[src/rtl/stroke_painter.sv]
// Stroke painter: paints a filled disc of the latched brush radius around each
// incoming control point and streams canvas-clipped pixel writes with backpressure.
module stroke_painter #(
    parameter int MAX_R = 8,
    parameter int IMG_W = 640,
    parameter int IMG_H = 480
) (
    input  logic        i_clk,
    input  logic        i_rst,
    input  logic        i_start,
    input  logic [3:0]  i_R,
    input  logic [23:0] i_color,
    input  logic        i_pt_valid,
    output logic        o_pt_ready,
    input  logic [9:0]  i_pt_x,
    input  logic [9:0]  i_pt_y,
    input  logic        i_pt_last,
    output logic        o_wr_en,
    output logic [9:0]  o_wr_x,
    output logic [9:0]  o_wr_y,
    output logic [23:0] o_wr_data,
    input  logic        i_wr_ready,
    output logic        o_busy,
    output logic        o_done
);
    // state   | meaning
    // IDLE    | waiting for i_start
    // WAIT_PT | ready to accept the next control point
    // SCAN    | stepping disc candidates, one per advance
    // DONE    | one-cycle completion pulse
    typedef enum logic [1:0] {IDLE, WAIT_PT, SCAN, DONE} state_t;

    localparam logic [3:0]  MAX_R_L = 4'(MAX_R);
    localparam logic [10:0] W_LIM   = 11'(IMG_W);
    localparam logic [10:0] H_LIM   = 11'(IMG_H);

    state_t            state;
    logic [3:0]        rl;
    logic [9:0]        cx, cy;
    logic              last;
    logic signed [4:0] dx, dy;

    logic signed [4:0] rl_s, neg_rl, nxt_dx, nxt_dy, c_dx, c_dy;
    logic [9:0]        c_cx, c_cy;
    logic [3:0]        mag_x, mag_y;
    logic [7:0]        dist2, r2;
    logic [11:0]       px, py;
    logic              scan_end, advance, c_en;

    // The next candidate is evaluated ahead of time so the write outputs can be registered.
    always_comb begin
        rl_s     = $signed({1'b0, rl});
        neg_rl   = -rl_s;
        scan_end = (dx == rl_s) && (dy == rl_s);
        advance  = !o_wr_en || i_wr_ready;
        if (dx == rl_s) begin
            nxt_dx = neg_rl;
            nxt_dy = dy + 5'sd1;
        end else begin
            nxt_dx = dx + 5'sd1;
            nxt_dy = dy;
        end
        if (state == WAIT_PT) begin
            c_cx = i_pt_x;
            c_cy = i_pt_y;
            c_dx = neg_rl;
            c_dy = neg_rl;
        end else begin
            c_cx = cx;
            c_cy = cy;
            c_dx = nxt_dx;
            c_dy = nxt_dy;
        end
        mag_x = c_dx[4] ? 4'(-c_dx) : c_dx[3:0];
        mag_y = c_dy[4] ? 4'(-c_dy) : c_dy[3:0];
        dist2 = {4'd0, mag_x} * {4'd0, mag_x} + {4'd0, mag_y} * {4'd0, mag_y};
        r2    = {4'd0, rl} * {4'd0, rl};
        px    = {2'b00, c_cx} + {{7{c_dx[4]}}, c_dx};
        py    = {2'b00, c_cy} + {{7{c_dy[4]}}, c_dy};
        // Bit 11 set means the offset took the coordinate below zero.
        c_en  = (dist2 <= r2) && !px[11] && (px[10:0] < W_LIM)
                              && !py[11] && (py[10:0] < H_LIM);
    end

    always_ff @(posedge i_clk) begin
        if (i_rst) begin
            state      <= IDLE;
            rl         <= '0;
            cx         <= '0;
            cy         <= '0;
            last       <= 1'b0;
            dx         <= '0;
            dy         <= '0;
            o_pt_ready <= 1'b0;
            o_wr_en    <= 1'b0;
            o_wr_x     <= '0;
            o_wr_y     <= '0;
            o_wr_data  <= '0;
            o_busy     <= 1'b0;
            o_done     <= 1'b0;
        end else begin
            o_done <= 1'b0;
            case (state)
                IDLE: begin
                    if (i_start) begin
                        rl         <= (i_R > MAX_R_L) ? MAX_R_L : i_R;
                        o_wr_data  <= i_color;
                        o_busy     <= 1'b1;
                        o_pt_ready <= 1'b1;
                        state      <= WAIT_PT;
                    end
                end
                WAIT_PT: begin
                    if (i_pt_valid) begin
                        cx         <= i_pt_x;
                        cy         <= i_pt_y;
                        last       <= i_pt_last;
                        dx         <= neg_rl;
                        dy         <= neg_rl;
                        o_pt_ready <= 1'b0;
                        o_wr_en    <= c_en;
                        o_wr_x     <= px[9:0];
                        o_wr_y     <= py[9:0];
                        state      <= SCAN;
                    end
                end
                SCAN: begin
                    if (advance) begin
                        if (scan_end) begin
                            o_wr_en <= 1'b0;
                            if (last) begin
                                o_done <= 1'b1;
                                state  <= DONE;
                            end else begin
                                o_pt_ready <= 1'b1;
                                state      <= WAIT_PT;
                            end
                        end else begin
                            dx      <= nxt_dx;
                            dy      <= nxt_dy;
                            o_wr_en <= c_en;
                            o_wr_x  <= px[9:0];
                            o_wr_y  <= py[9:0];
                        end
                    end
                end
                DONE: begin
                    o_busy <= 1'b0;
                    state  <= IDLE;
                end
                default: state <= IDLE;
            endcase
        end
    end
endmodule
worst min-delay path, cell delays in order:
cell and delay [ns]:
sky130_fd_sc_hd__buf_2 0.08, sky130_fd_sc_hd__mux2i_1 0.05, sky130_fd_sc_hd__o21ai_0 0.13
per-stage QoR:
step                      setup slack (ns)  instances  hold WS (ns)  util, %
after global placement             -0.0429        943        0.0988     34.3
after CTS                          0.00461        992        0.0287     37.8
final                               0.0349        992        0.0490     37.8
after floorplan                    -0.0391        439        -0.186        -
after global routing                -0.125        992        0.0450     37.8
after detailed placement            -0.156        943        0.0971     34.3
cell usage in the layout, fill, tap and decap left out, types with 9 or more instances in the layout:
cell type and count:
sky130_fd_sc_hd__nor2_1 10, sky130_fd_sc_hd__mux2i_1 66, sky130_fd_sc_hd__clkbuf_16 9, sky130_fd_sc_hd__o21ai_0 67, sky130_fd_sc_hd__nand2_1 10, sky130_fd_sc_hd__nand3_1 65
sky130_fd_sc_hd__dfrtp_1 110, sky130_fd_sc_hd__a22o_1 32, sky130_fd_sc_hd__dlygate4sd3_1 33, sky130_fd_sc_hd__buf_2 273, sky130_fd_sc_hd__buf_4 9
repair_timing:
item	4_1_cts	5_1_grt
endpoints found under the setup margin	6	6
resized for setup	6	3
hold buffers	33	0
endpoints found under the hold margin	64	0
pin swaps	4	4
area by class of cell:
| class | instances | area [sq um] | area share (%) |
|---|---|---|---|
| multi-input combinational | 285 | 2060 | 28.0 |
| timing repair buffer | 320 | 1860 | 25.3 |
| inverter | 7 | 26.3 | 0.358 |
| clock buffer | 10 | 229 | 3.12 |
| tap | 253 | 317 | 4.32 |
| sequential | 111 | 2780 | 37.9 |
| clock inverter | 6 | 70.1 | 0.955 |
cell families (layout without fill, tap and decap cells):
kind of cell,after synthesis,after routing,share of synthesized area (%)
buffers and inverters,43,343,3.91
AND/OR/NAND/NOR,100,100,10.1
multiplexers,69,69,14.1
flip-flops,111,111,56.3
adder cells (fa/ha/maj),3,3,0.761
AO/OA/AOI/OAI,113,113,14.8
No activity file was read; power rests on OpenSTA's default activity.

* _Work to complete_:
Please transcribe only the lines in the records above running from the line that has "worst min-delay path, cell" through the line that has "2780 | 37.9 |", both included, exactly as they appear.

* _Worked solution_:
worst min-delay path, cell delays in order:
cell and delay [ns]:
sky130_fd_sc_hd__buf_2 0.08, sky130_fd_sc_hd__mux2i_1 0.05, sky130_fd_sc_hd__o21ai_0 0.13
per-stage QoR:
step                      setup slack (ns)  instances  hold WS (ns)  util, %
after global placement             -0.0429        943        0.0988     34.3
after CTS                          0.00461        992        0.0287     37.8
final                               0.0349        992        0.0490     37.8
after floorplan                    -0.0391        439        -0.186        -
after global routing                -0.125        992        0.0450     37.8
after detailed placement            -0.156        943        0.0971     34.3
cell usage in the layout, fill, tap and decap left out, types with 9 or more instances in the layout:
cell type and count:
sky130_fd_sc_hd__nor2_1 10, sky130_fd_sc_hd__mux2i_1 66, sky130_fd_sc_hd__clkbuf_16 9, sky130_fd_sc_hd__o21ai_0 67, sky130_fd_sc_hd__nand2_1 10, sky130_fd_sc_hd__nand3_1 65
sky130_fd_sc_hd__dfrtp_1 110, sky130_fd_sc_hd__a22o_1 32, sky130_fd_sc_hd__dlygate4sd3_1 33, sky130_fd_sc_hd__buf_2 273, sky130_fd_sc_hd__buf_4 9
repair_timing:
item	4_1_cts	5_1_grt
endpoints found under the setup margin	6	6
resized for setup	6	3
hold buffers	33	0
endpoints found under the hold margin	64	0
pin swaps	4	4
area by class of cell:
| class | instances | area [sq um] | area share (%) |
|---|---|---|---|
| multi-input combinational | 285 | 2060 | 28.0 |
| timing repair buffer | 320 | 1860 | 25.3 |
| inverter | 7 | 26.3 | 0.358 |
| clock buffer | 10 | 229 | 3.12 |
| tap | 253 | 317 | 4.32 |
| sequential | 111 | 2780 | 37.9 |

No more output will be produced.